Fazit: SARS-CoV-2 wird durch Aerosole effektiv übertragen
Dass SARS-CoV-2 auch über Aerosole übertragen werden kann, daran kann nach aller Erfahrung kaum ein Zweifel bestehen. Dies jedoch wissenschaftlich zu beweisen, ist äußerst aufwändig und dauert lange. Die Daten, die mittlerweile vorliegen, sind zwar auch kein ultimativer Beweis, denn zu viele Parameter fließen hier mit ein, aber sie bieten doch so viel Evidenz, dass man nicht abwarten sollte, bis der Verlauf der Pandemie die wissenschaftliche Streitfrage klärt. Es sollte daher bei der Planung präventiver Maßnahmen von der Aerosol-Übertragung des Virus als einem wirksamen Transmissionsmechanismus ausgegangen werden. Für geschlossene Räume sollten durchaus Präventionsmaßnahmen in Betracht gezogen werden, die über die bisher implementierten hinausgehen.
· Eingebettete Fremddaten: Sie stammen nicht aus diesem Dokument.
`src/rtl/nmr_bstrm_rle_expander.sv`:
```
// Run-length expander: turns {count, pattern} FIFO entries into count+1 consecutive pattern words for the bitstream player.
// Optional macro RLE_UNDERFLOW_CNT_EN adds a saturating 16-bit underflow cycle counter output.
module nmr_bstrm_rle_expander #(
    parameter int BUS_WIDTH = 32,
    parameter int CNT_WIDTH = 16
) (
    input  logic                           CLK,
    input  logic                           RST,
    input  logic [BUS_WIDTH+CNT_WIDTH-1:0] in_data,
    input  logic                           in_empty,
    output logic                           in_rdreq,
    output logic [BUS_WIDTH-1:0]           out_data,
    output logic                           out_valid,
    input  logic                           out_rdreq,
    input  logic                           flush,
    output logic                           underflow
`ifdef RLE_UNDERFLOW_CNT_EN
    ,
    output logic [15:0]                    underflow_cnt
`endif
);

    typedef enum logic [1:0] {
        IDLE  = 2'd0,
        RUN   = 2'd1,
        STALL = 2'd2
    } state_t;

    localparam logic [CNT_WIDTH-1:0] CNT_ONE = {{(CNT_WIDTH-1){1'b0}}, 1'b1};

    state_t               state, state_nxt;
    logic [BUS_WIDTH-1:0] pat_q;
    logic [CNT_WIDTH-1:0] rem_q;
    logic                 underflow_q;

    logic                 load;
    logic                 dec;
    logic                 stall_enter;
    logic                 stall_strobe;
    logic                 last_word;

    assign last_word = (rem_q == '0);

    // NOTE: sequential state uses non-blocking assignments so every register samples pre-edge values.
    always_ff @(posedge CLK or posedge RST) begin
        if (RST) begin
            state <= IDLE;
        end else begin
            state <= state_nxt;
        end
    end

    always_comb begin
        state_nxt = state;
        if (flush) begin
            state_nxt = IDLE;
        end else begin
            case (state)
                IDLE:    if (load)        state_nxt = RUN;
                RUN:     if (stall_enter) state_nxt = STALL;
                STALL:   if (load)        state_nxt = RUN;
                default:                  state_nxt = IDLE;
            endcase
        end
    end

    // NOTE: every combinational output gets a default first so no path can infer a latch.
    always_comb begin
        load         = 1'b0;
        dec          = 1'b0;
        stall_enter  = 1'b0;
        stall_strobe = 1'b0;
        if (!flush) begin
            case (state)
                IDLE: load = !in_empty;
                RUN: begin
                    if (out_rdreq) begin
                        if (!last_word)     dec         = 1'b1;
                        else if (!in_empty) load        = 1'b1;
                        else                stall_enter = 1'b1;
                    end
                end
                STALL: begin
                    load         = !in_empty;
                    stall_strobe = out_rdreq;
                end
                default: ;
            endcase
        end
        // The FIFO must never be popped while reset is held, even though IDLE would otherwise prime.
        in_rdreq  = load & ~RST;
        out_valid = (state != IDLE);
        out_data  = out_valid ? pat_q : '0;
    end

    always_ff @(posedge CLK or posedge RST) begin
        if (RST) begin
            pat_q       <= '0;
            rem_q       <= '0;
            underflow_q <= 1'b0;
        end else if (flush) begin
            pat_q       <= '0;
            rem_q       <= '0;
            underflow_q <= 1'b0;
        end else begin
            if (load) begin
                pat_q <= in_data[BUS_WIDTH-1:0];
                rem_q <= in_data[BUS_WIDTH +: CNT_WIDTH];
            end else if (dec) begin
                rem_q <= rem_q - CNT_ONE;
            end
            if (stall_enter || stall_strobe) begin
                underflow_q <= 1'b1;
            end
        end
    end

    assign underflow = underflow_q;

`ifdef RLE_UNDERFLOW_CNT_EN
    logic [15:0] ucnt_q;

    always_ff @(posedge CLK or posedge RST) begin
        if (RST) begin
            ucnt_q <= '0;
        end else if (flush) begin
            ucnt_q <= '0;
        end else if ((stall_enter || stall_strobe) && (ucnt_q != 16'hFFFF)) begin
            ucnt_q <= ucnt_q + 16'd1;
        end
    end

    assign underflow_cnt = ucnt_q;
`endif

endmodule

```
$ cat src/rtl/fetch_stage.sv
// IF stage: PC register, next-PC select, imem request, IF/ID register.
// One-entry hold buffer keeps an instruction that returned during a stall.
module fetch_stage #(
  parameter logic [31:0] RESET_PC = 32'h0000_0000
) (
  input  logic        clk,
  input  logic        rst_n,
  input  logic [1:0]  address_select_i,
  input  logic [31:0] branch_target_i,
  input  logic [31:0] jump_target_i,
  input  logic        ifid_flush_i,
  input  logic        ifid_stall_i,
  imem_if.master      imem,
  output logic [31:0] ifid_instr_o,
  output logic [31:0] ifid_pc_plus4_o,
  output logic        ifid_valid_o
);

  typedef enum logic [1:0] {
    START,
    FETCH,
    HOLD
  } state_e;

  state_e      state_q;
  logic [31:0] pc_q;
  logic [31:0] hold_q;
  logic [31:0] instr_q;
  logic [31:0] pc4_q;
  logic        valid_q;

  logic [31:0] pc_plus4;
  logic [31:0] target;
  logic        redirect;

  assign pc_plus4 = pc_q + 32'd4;
  assign target   = (address_select_i == 2'b10)
                  ? jump_target_i : branch_target_i;
  // Stall beats a redirect; 2'b11 falls through as sequential.
  assign redirect = !ifid_stall_i
                  && (address_select_i == 2'b01
                   || address_select_i == 2'b10);

  assign imem.req  = (state_q == FETCH);
  assign imem.addr = pc_q;

  assign ifid_instr_o    = instr_q;
  assign ifid_pc_plus4_o = pc4_q;
  assign ifid_valid_o    = valid_q;

  always_ff @(posedge clk or negedge rst_n) begin
    if (!rst_n) begin
      state_q <= START;
      pc_q    <= RESET_PC;
      hold_q  <= 32'd0;
      instr_q <= 32'd0;
      pc4_q   <= 32'd0;
      valid_q <= 1'b0;
    end else begin
      unique case (state_q)
        START: state_q <= FETCH;
        FETCH, HOLD: begin
          if (redirect) begin
            pc_q    <= target;
            hold_q  <= 32'd0;
            instr_q <= 32'd0;
            pc4_q   <= 32'd0;
            valid_q <= 1'b0;
            state_q <= FETCH;
          end else if (!ifid_stall_i) begin
            if (state_q == HOLD || imem.ready) begin
              pc_q    <= pc_plus4;
              state_q <= FETCH;
              if (ifid_flush_i) begin
                instr_q <= 32'd0;
                pc4_q   <= 32'd0;
                valid_q <= 1'b0;
              end else begin
                instr_q <= (state_q == HOLD)
                         ? hold_q : imem.rdata;
                pc4_q   <= pc_plus4;
                valid_q <= 1'b1;
              end
            end else begin
              instr_q <= 32'd0;
              pc4_q   <= 32'd0;
              valid_q <= 1'b0;
            end
          end else if (state_q == FETCH
                    && imem.ready) begin
            hold_q  <= imem.rdata;
            state_q <= HOLD;
          end
        end
        default: state_q <= START;
      endcase
    end
  end

endmodule
<file path="src/rtl/stdcore_rfifo_lvl_pkg.sv">
// rtl/stdcore_rfifo_lvl_pkg.sv - shared helpers for the level-reporting registered-output FIFO
package stdcore_rfifo_lvl_pkg;

   function automatic int clog2(input int v);
      int r;
      r = 0;
      while ((1 << r) < v) r++;
      return r;
   endfunction

   function automatic bit params_ok(input int depth, input int pre, input int aw);
      return (depth >= 1) && (pre >= 0) && (pre < depth) &&
             ((longint'(1) << aw) > longint'(depth));
   endfunction

endpackage

</file>
<file path="src/rtl/stdcore_rfifo_mem.sv">
// rtl/stdcore_rfifo_mem.sv - flop-based circular buffer with non-power-of-two pointer wrap
module stdcore_rfifo_mem
   import stdcore_rfifo_lvl_pkg::*;
#(
   parameter int DW = 8,
   parameter int N  = 3,
   parameter int AW = 9
) (
   input  logic          clk,
   input  logic          clr,
   input  logic          wr,
   input  logic [DW-1:0] wdata,
   input  logic          rd,
   output logic [DW-1:0] rdata,
   output logic [AW-1:0] cnt
);

   localparam int PW    = (N > 1) ? clog2(N) : 1;
   localparam int SLOTS = 1 << PW;

   // Slots beyond N exist only so the pointer width indexes the array exactly.
   logic [DW-1:0] mem [SLOTS];
   logic [PW-1:0] wptr;
   logic [PW-1:0] rptr;

   function automatic logic [PW-1:0] nxt(input logic [PW-1:0] ptr);
      return (ptr == PW'(N - 1)) ? '0 : ptr + PW'(1);
   endfunction

   always_ff @(posedge clk) begin
      if (clr) begin
         wptr <= '0;
         rptr <= '0;
         cnt  <= '0;
      end else begin
         if (wr) wptr <= nxt(wptr);
         if (rd) rptr <= nxt(rptr);
         cnt <= cnt + AW'(wr) - AW'(rd);
      end
   end

   always_ff @(posedge clk) begin
      if (wr) mem[wptr] <= wdata;
   end

   assign rdata = mem[rptr];

endmodule

</file>
<file path="src/rtl/stdcore_rfifo_lvl.sv">
// rtl/stdcore_rfifo_lvl.sv - registered-output val/rdy FIFO with level, flush and early-ready flags
module stdcore_rfifo_lvl
   import stdcore_rfifo_lvl_pkg::*;
#(
   parameter int DW     = 8,
   parameter int DEPTH  = 4,
   parameter int PRE    = 0,
   parameter int AFULL  = 3,
   parameter int AEMPTY = 1,
   parameter int AW     = 9
) (
   input  logic          clk,
   input  logic          rst,
   input  logic          flush,
   input  logic [DW-1:0] p,
   input  logic          p_val,
   output logic          p_rdy,
   output logic          p_prdy,
   output logic [DW-1:0] c,
   output logic          c_val,
   input  logic          c_rdy,
   output logic [AW-1:0] lvl,
   output logic          afull,
   output logic          aempty
);

   logic          push;
   logic          pop;
   logic          load_c;
   logic          buf_empty;
   logic          buf_rd;
   logic          buf_wr;
   logic [DW-1:0] buf_head;
   logic [AW-1:0] buf_cnt;

   // All flags decode registered lvl only; nothing passes through from c_rdy.
   assign p_rdy  = lvl < AW'(DEPTH);
   assign p_prdy = (AW'(DEPTH) - lvl) > AW'(PRE);
   assign afull  = lvl >= AW'(AFULL);
   assign aempty = lvl <= AW'(AEMPTY);

   always_comb begin
      push      = p_val & p_rdy;
      pop       = c_val & c_rdy;
      load_c    = ~c_val | pop;
      buf_empty = (buf_cnt == '0);
      buf_rd    = load_c & ~buf_empty;
      buf_wr    = push & ~(load_c & buf_empty);
   end

   generate
      if (DEPTH > 1) begin : g_buf
         stdcore_rfifo_mem #(
            .DW (DW),
            .N  (DEPTH - 1),
            .AW (AW)
         ) u_mem (
            .clk   (clk),
            .clr   (rst | flush),
            .wr    (buf_wr),
            .wdata (p),
            .rd    (buf_rd),
            .rdata (buf_head),
            .cnt   (buf_cnt)
         );
      end else begin : g_nobuf
         logic unused_buf;
         assign buf_head   = '0;
         assign buf_cnt    = '0;
         assign unused_buf = buf_wr ^ buf_rd;
      end
   endgenerate

   always_ff @(posedge clk) begin
      if (rst) begin
         c     <= '0;
         c_val <= 1'b0;
         lvl   <= '0;
      end else if (flush) begin
         c_val <= 1'b0;
         lvl   <= '0;
      end else begin
         lvl <= lvl + AW'(push) - AW'(pop);
         // Buffer head outranks the incoming word so older data leaves first.
         if (load_c) begin
            if (!buf_empty) begin
               c     <= buf_head;
               c_val <= 1'b1;
            end else if (push) begin
               c     <= p;
               c_val <= 1'b1;
            end else begin
               c_val <= 1'b0;
            end
         end
      end
   end

   always_ff @(posedge clk) begin
      if (!rst) assert (lvl <= AW'(DEPTH) && params_ok(DEPTH, PRE, AW)) else $stop;
   end

endmodule

</file>
<file path="config.mk">
export PLATFORM = sky130hd
export DESIGN_NAME = stdcore_rfifo_lvl
export DESIGN_NICKNAME = d
export VERILOG_FILES = /design/src/rtl/stdcore_rfifo_lvl_pkg.sv /design/src/rtl/stdcore_rfifo_mem.sv /design/src/rtl/stdcore_rfifo_lvl.sv
export SDC_FILE = /design/constraint.sdc
export NUM_CORES = 1
export LEC_CHECK = 0
export BUFFER_PORTS_ARGS = -buffer_cell sky130_fd_sc_hd__buf_2
export CORE_ASPECT_RATIO = 0.8
export CORE_UTILIZATION = 52
export CTS_CLUSTER_SIZE = 25
export DETAILED_ROUTE_END_ITERATION = 10
export GPL_TIMING_DRIVEN = 0
export PLACE_DENSITY = 0.72
export SLEW_MARGIN = 10
export SYNTH_ARGS = -nofsm -noshare
export SYNTH_HDL_FRONTEND = slang
export SYNTH_SLANG_ARGS = --single-unit
</file>
<file path="constraint.sdc">
create_clock -name clk -period 3.6 [get_ports clk]
set_input_delay 0.36 -clock clk [delete_from_list [all_inputs] [get_ports clk]]
set_output_delay 0.36 -clock clk [all_outputs]
set_load 0.02 [all_outputs]
</file>
==> metrics.csv <==
metric,value,unit
status,"complete, no violations",
worst_case_clock_skew,0.00785,ns
path_depth_of_the_worst_reg2reg_path,14,
end_kind,register,
setup_slack,0.206,ns
total_leakage_power,1.57,nW
setup_tns,0,ns
drive_above_1_share,20.2,%
slew_violations,0,
hold_depth,2,
cp.arrival,3.67,ns
design.die.area,6940,sq um
drc_violation_count_after_routing,0,
period_needed,3.39,ns
grt_max_degree,13,
setup.worst_path.class,register to register,
diodes,0,
period_share,94.3,%
worst_hold_startpoint,rst,
detailed_place.area,3710,sq um
core-area,6380,sq um
clk_pin_slew,0.07,ns
drv.max_cap_violation_count,0,
min_to,c[2]$_SDFFE_PP0P_,
slowest_cell_on_the_critical_path,fa_1,
max_clock_freq,0.295,GHz
critical_path.reg2reg.startpoint,lvl[4]$_SDFF_PP0_,
number_of_vias_in_the_routed_layout,2450,
placementRows,26,
reg2reg_setup_slack,0.21,ns
crit_path_max_incr_delay,0.40,ns
finalNetCount,398,
final_util,61.5,%
die_x,92.9,microns
power_density_over_the_cells,898,nW/um^2
cpLargestDelayFamily,adder cells,
detailedPlacementHpwl,5340,microns
ant_nets,0,
fin_total_pwr,3.52,mW
synth.ff_latch_count,65,
globalRouteOverflowTotal,0,
final-hold-violation-count,0,
max-vdd-ir-drop,0.000518,V
firstDrtPassIters,5,
vias_per_cell,5.56,
floorplan.initialDensity,53.9,%
pre_cts_slack,0.00168,ns
synth-warning-count,0,
async_set_or_reset_register_ratio_after_synthesis,0,%
grt_first_pass_wirelength,11100,microns
timing.critical_path.required,3.88,ns
timing.max_slew.rel_slack,44.3,%
finalInstanceArea,3920,sq um
tritoncts,built,
die_h,74.7,microns
synthCells,308,
crit_cells,14,
cp_num_buf_inv,2,
start_kind,register,
clock-sinks,65,
route.final.wire_length,7160,microns
clock_path_buffers,2,
first_global_vias,2194,
crit_path_max_fanout,7,
top_level_ports,35,
area_growth_syn_to_layout,14.2,%
grtUsageTotal,21.8,%
setup_viol,0,
initialDrtViolationCount,112,
edff_count_synth,32,
worstReg2RegEnd,lvl[8]$_SDFF_PP0_,
gp_congestion,0.817,
antenna_found_initial,0,
synthesis.area,3440,sq um
post_synth_num_cell_types,52,
cp_cell_sequence,inv_1 > ha_1 > and4_1 > o21a_1 > nand2_1 > ha_1 > inv_1 > ha_1 > fa_1 > nor2b_1 > o311ai_2 > a211oi_1 > or3_1 > a21oi_1,
cts.root.buffer_cell,clkbuf_8,
number_of_port_buffers,33,
synth.net_count,354,
rsz0062_at_grt,no,
synth-seq-area-share,47.2,%
post_drt_wl_per_cell,16.2,microns
ys_dominant_reg_cell,dfxtp_1,
path_common_cell,ha_1,
max_slew.worst_pin.slew,0.831,ns
numCtsBuffers,9,
postSynthAreaPerCell,11.2,sq um
worstSkewPairLatency,0.34,ns
htree_num_levels,3,
hold_crit_path_type,primary input to register,
-- per-layer routing --
layer	GRT usage (%)	routed length [microns]	up-vias
met1	32.5	3590	1181
met2	30.8	3080	59
met4	5.47	40	0
met5	0	0	-
li1	-	-	1206
met3	6.77	443	4
-- worst reg2reg max path: stages (launching register included) --
cell and delay (ns):
dfxtp_2 0.36, inv_1 0.15, ha_1 0.23, and4_1 0.20
o21a_1 0.23, nand2_1 0.08, ha_1 0.27, inv_1 0.04
ha_1 0.21, fa_1 0.40, nor2b_1 0.19, o311ai_2 0.34
a211oi_1 0.16, or3_1 0.33, a21oi_1 0.14
-- cells in the mapped netlist (3+ instances only) --
cell type | number | area share (%)
clkbuf_8 | 3 | 1.2
a21oi_1 | 27 | 3.9
nand2_1 | 12 | 1.3
edfxtp_1 | 32 | 28
ha_1 | 31 | 11
a211oi_1 | 4 | 0.87
nor2b_1 | 7 | 1.3
xnor2_1 | 8 | 2.0
nand3_1 | 5 | 0.73
o21ai_0 | 17 | 2.5
o21a_1 | 3 | 0.66
nor3_1 | 8 | 1.2
nor2_1 | 18 | 2.0
nand2b_1 | 5 | 0.91
or3_1 | 4 | 0.73
inv_1 | 29 | 3.2
xor2_1 | 3 | 0.76
dfxtp_1 | 33 | 19
a22oi_1 | 9 | 2.0
and2_1 | 5 | 0.91
mux4_1 | 6 | 4.6
-- report_power, final --
part	leakage (nW)	internal [mW]	switching, mW	total (mW)
combinational	0.912	0.809	1.05	1.86
clock	0.0994	0.319	0.281	0.600
sequential	0.561	0.952	0.106	1.06
total	1.57	2.08	1.44	3.52
-- layout by cell type, fill, tap and decap left out, drive strengths merged, types with 3 or more instances in the layout --
cell and count:
buf 34, dfxtp 33, edfxtp 32, ha 31
inv 31, a21oi 28, nor2 19, o21ai 17
clkbuf 14, nand2 12, a22oi 9, xnor2 8
nor3 8, mux4 8, nor2b 7, nand2b 6
and2 5, nand3 5, a211oi 4, or3 4
clkinv 4, o21a 3, xor2 3
-- state kept, by name, summed over array words and instances (netlist names), named ones only --
signal            cells
g_buf.u_mem.wptr      2
g_buf.u_mem.mem      32
c_val                 1
c                     8
g_buf.u_mem.rptr      2
lvl                   9
g_buf.u_mem.cnt       9
-- final cells by class --
| type | instances | area [sq um] |
|---|---|---|
| buffer | 6 | 60.1 |
| clock buffer | 9 | 124 |
| clock inverter | 7 | 70.1 |
| fill | 518 | 2450 |
| inverter | 30 | 113 |
| multi-input combinational | 207 | 1660 |
| sequential | 65 | 1620 |
| tap | 84 | 105 |
| timing repair buffer | 33 | 165 |
-- metrics by stage --
step / instances / hold WS, ns
finish: 441 / 0.240
global route: 441 / 0.232
CTS: 441 / 0.228
detailed placement: 425 / 0.462
global placement: 425 / 0.457
floorplan: 308 / 0.454
-- cell families after synthesis --
family / count (synthesis) / share of synthesized area [%]
simple gates: 82 / 13.3
compound gates: 72 / 13.0
flops: 65 / 47.2
buf+inv: 36 / 5.03
fa+ha+maj: 33 / 12.5
xor+xnor: 11 / 2.80
mux: 9 / 6.23
-- worst max path at each step --
| stage | from | endpoint | slack [ns] |
|---|---|---|---|
| floorplan | lvl[4]$_SDFF_PP0_ | lvl[8]$_SDFF_PP0_ | 0.40 |
| global placement | lvl[4]$_SDFF_PP0_ | lvl[8]$_SDFF_PP0_ | 0.1 |
| detailed placement | lvl[4]$_SDFF_PP0_ | lvl[8]$_SDFF_PP0_ | 0.002 |
| CTS | lvl[4]$_SDFF_PP0_ | lvl[8]$_SDFF_PP0_ | 0.09 |
| global route | lvl[7]$_SDFF_PP0_ | lvl[8]$_SDFF_PP0_ | 0.003 |
| finish | lvl[4]$_SDFF_PP0_ | lvl[8]$_SDFF_PP0_ | 0.21 |
-- what timing repair did --
action / 4_1_cts / 5_1_grt
gates resized for setup: 1 / 5
endpoints found under the setup margin: 1 / 3
buffers inserted: 0 / 0
cloned: 0 / 0
hold buffers: 0 / 0
pin swaps: 0 / 0
No activity file was read; power rests on OpenSTA's default activity.
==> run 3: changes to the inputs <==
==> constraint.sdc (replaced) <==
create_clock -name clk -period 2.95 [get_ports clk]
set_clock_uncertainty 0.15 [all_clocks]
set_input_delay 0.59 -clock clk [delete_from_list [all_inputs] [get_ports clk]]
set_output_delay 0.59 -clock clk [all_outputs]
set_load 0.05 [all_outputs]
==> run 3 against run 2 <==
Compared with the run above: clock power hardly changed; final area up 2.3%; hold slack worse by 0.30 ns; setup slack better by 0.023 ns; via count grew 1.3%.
===== src/rtl/qnna_seq_ctrl.sv =====
// qnna_seq_ctrl: M x N x K loop-nest sequencer between the CSR block and the MAC array.
// A kick latches the dims, offers K MAC steps per output element, then one writeback per (m,n).
//  state | meaning
//  IDLE  | waiting for a kick
//  ISSUE | MAC step (m,n,k) offered on mac_valid
//  WRITE | writeback of element (m,n) offered on out_valid
//  DONE  | one-cycle completion pulse on csr_done
module qnna_seq_ctrl #(
  parameter int DIM_W = 16,
  parameter int CNT_W = 16
) (
  input  logic             wb_clk_i,
  input  logic             wb_rst_ni,
  input  logic             csr_kick,
  input  logic             csr_abort,
  input  logic [DIM_W-1:0] csr_dim_m,
  input  logic [DIM_W-1:0] csr_dim_n,
  input  logic [DIM_W-1:0] csr_dim_k,
  input  logic             csr_relu_en,
  output logic             csr_busy,
  output logic             csr_done,
  output logic [31:0]      csr_status,
  output logic             mac_valid,
  input  logic             mac_ready,
  output logic [DIM_W-1:0] mac_m_idx,
  output logic [DIM_W-1:0] mac_n_idx,
  output logic [DIM_W-1:0] mac_k_idx,
  output logic             mac_first,
  output logic             mac_last,
  output logic             out_valid,
  input  logic             out_ready,
  output logic [DIM_W-1:0] out_m_idx,
  output logic [DIM_W-1:0] out_n_idx,
  output logic             out_relu
);

  typedef enum logic [2:0] {
    S_IDLE  = 3'd0,
    S_ISSUE = 3'd1,
    S_WRITE = 3'd2,
    S_DONE  = 3'd3
  } state_e;

  localparam logic [DIM_W-1:0] ONE = DIM_W'(1);

  state_e           state_q, state_d;
  logic [DIM_W-1:0] dim_m_q, dim_m_d, dim_n_q, dim_n_d, dim_k_q, dim_k_d;
  logic [DIM_W-1:0] m_q, m_d, n_q, n_d, k_q, k_d;
  logic             relu_q, relu_d;
  logic             done_q, done_d, err_q, err_d, kbusy_q, kbusy_d, abort_q, abort_d;
  logic [CNT_W-1:0] cnt_q, cnt_d;
  logic             k_last, n_last, m_last, dims_zero;
  logic [2:0]       state_bits;
  logic [15:0]      cnt_rpt;

  // Indices never exceed dim-1, so these compares are overflow-free.
  assign k_last    = (k_q == dim_k_q - ONE);
  assign n_last    = (n_q == dim_n_q - ONE);
  assign m_last    = (m_q == dim_m_q - ONE);
  assign dims_zero = (csr_dim_m == '0) || (csr_dim_n == '0) || (csr_dim_k == '0);

  always_ff @(posedge wb_clk_i or negedge wb_rst_ni) begin
    if (!wb_rst_ni) begin
      state_q <= S_IDLE;
      dim_m_q <= '0;
      dim_n_q <= '0;
      dim_k_q <= '0;
      m_q     <= '0;
      n_q     <= '0;
      k_q     <= '0;
      relu_q  <= 1'b0;
      done_q  <= 1'b0;
      err_q   <= 1'b0;
      kbusy_q <= 1'b0;
      abort_q <= 1'b0;
      cnt_q   <= '0;
    end else begin
      state_q <= state_d;
      dim_m_q <= dim_m_d;
      dim_n_q <= dim_n_d;
      dim_k_q <= dim_k_d;
      m_q     <= m_d;
      n_q     <= n_d;
      k_q     <= k_d;
      relu_q  <= relu_d;
      done_q  <= done_d;
      err_q   <= err_d;
      kbusy_q <= kbusy_d;
      abort_q <= abort_d;
      cnt_q   <= cnt_d;
    end
  end

  always_comb begin
    state_d = state_q;
    dim_m_d = dim_m_q;
    dim_n_d = dim_n_q;
    dim_k_d = dim_k_q;
    m_d     = m_q;
    n_d     = n_q;
    k_d     = k_q;
    relu_d  = relu_q;
    done_d  = done_q;
    err_d   = err_q;
    kbusy_d = kbusy_q;
    abort_d = abort_q;
    cnt_d   = cnt_q;
    case (state_q)
      S_IDLE: begin
        if (csr_kick) begin
          if (dims_zero) begin
            err_d   = 1'b1;
            state_d = S_DONE;
          end else begin
            dim_m_d = csr_dim_m;
            dim_n_d = csr_dim_n;
            dim_k_d = csr_dim_k;
            relu_d  = csr_relu_en;
            m_d     = '0;
            n_d     = '0;
            k_d     = '0;
            done_d  = 1'b0;
            err_d   = 1'b0;
            kbusy_d = 1'b0;
            abort_d = 1'b0;
            cnt_d   = '0;
            state_d = S_ISSUE;
          end
        end
      end
      S_ISSUE: begin
        if (csr_abort) begin
          abort_d = 1'b1;
          state_d = S_DONE;
        end else if (mac_ready) begin
          if (k_last) begin
            k_d     = '0;
            state_d = S_WRITE;
          end else begin
            k_d = k_q + ONE;
          end
        end
      end
      S_WRITE: begin
        if (csr_abort) begin
          abort_d = 1'b1;
          state_d = S_DONE;
        end else if (out_ready) begin
          if (cnt_q != '1) cnt_d = cnt_q + CNT_W'(1);
          state_d = S_ISSUE;
          if (!n_last) begin
            n_d = n_q + ONE;
          end else begin
            n_d = '0;
            if (!m_last) m_d = m_q + ONE;
            else         state_d = S_DONE;
          end
        end
      end
      S_DONE:  state_d = S_IDLE;
      default: state_d = S_IDLE;
    endcase
    if (csr_kick && (state_q != S_IDLE)) kbusy_d = 1'b1;
    // Sticky done becomes visible in the DONE cycle itself.
    if (state_d == S_DONE) done_d = 1'b1;
  end

  assign csr_busy  = (state_q == S_ISSUE) || (state_q == S_WRITE);
  assign csr_done  = (state_q == S_DONE);
  assign mac_valid = (state_q == S_ISSUE);
  assign out_valid = (state_q == S_WRITE);
  assign mac_first = mac_valid && (k_q == '0);
  assign mac_last  = mac_valid && k_last;
  assign mac_m_idx = m_q;
  assign mac_n_idx = n_q;
  assign mac_k_idx = k_q;
  assign out_m_idx = m_q;
  assign out_n_idx = n_q;
  assign out_relu  = relu_q;

  assign state_bits = state_q;
  assign cnt_rpt    = 16'(cnt_q);
  assign csr_status = {cnt_rpt, 8'h00, state_bits, abort_q, kbusy_q, err_q, done_q, csr_busy};

endmodule


===== config.mk =====
export PLATFORM = sky130hd
export DESIGN_NAME = qnna_seq_ctrl
export DESIGN_NICKNAME = d
export VERILOG_FILES = /design/src/rtl/qnna_seq_ctrl.sv
export SDC_FILE = /design/constraint.sdc
export NUM_CORES = 1
export LEC_CHECK = 0
export CORE_MARGIN = 5
export CORE_UTILIZATION = 50
export CTS_BUF_LIST = sky130_fd_sc_hd__clkbuf_4
export CTS_CLUSTER_SIZE = 12
export DETAILED_ROUTE_END_ITERATION = 10
export DONT_BUFFER_PORTS = 1
export GPL_ROUTABILITY_DRIVEN = 0
export GPL_TIMING_DRIVEN = 0
export SKIP_CTS_REPAIR_TIMING = 1
export SLEW_MARGIN = 20
export SYNTH_ARGS = -nofsm -noshare
export SYNTH_HDL_FRONTEND = slang
export SYNTH_SLANG_ARGS = --single-unit

===== constraint.sdc =====
create_clock -name wb_clk_i -period 8.5 [get_ports wb_clk_i]
set_input_delay 1.7 -clock wb_clk_i [delete_from_list [all_inputs] [get_ports wb_clk_i]]
set_output_delay 1.7 -clock wb_clk_i [all_outputs]
set_load 0.005 [all_outputs]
So könnte sich in Restaurants der Abstand von 1,5 m als zu gering erweisen, die Luftströmung von Klimaanlagen sollte bedacht werden. Ggf. sind sie abzuschalten und durch Fensterlüftung zu ersetzen. Im Sommer empfiehlt es sich, bei Restaurantbesuchen einen Platz im Freien zu nutzen. Je nach Funktion des betreffenden Raumes könnte eine raumlufttechnische Anlage mit Absaugung der Raumluft nach außen sinnvoll sein. Ebenso sollten Maßnahmen zur raschen Dekontamination von Aerosolen mit bedacht werden (z. B. UVC-Fernlicht oder Filtereinrichtungen).